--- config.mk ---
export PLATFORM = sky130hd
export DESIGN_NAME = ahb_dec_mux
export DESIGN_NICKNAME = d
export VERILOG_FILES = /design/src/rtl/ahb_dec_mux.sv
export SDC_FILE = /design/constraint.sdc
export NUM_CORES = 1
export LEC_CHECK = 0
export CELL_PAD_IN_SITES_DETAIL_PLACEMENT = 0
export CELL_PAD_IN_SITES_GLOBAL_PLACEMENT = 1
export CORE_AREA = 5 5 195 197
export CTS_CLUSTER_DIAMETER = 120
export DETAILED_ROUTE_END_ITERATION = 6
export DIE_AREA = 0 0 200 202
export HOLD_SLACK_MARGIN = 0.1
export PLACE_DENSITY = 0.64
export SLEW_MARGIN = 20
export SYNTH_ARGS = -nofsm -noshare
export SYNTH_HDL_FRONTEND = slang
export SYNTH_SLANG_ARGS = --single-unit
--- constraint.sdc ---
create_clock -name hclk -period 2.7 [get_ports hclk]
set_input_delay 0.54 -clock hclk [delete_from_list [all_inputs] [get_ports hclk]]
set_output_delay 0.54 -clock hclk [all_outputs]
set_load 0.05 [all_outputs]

= = =

[What is being asked]
Exactly the lines from the one holding "export CORE_AREA = 5 5 195 197" to the final line of the listing, both included, must make up the answer.

[Output of the task]
export CORE_AREA = 5 5 195 197
export CTS_CLUSTER_DIAMETER = 120
export DETAILED_ROUTE_END_ITERATION = 6
export DIE_AREA = 0 0 200 202
export HOLD_SLACK_MARGIN = 0.1
export PLACE_DENSITY = 0.64
export SLEW_MARGIN = 20
export SYNTH_ARGS = -nofsm -noshare
export SYNTH_HDL_FRONTEND = slang
export SYNTH_SLANG_ARGS = --single-unit
--- constraint.sdc ---
create_clock -name hclk -period 2.7 [get_ports hclk]
set_input_delay 0.54 -clock hclk [delete_from_list [all_inputs] [get_ports hclk]]
set_output_delay 0.54 -clock hclk [all_outputs]
set_load 0.05 [all_outputs]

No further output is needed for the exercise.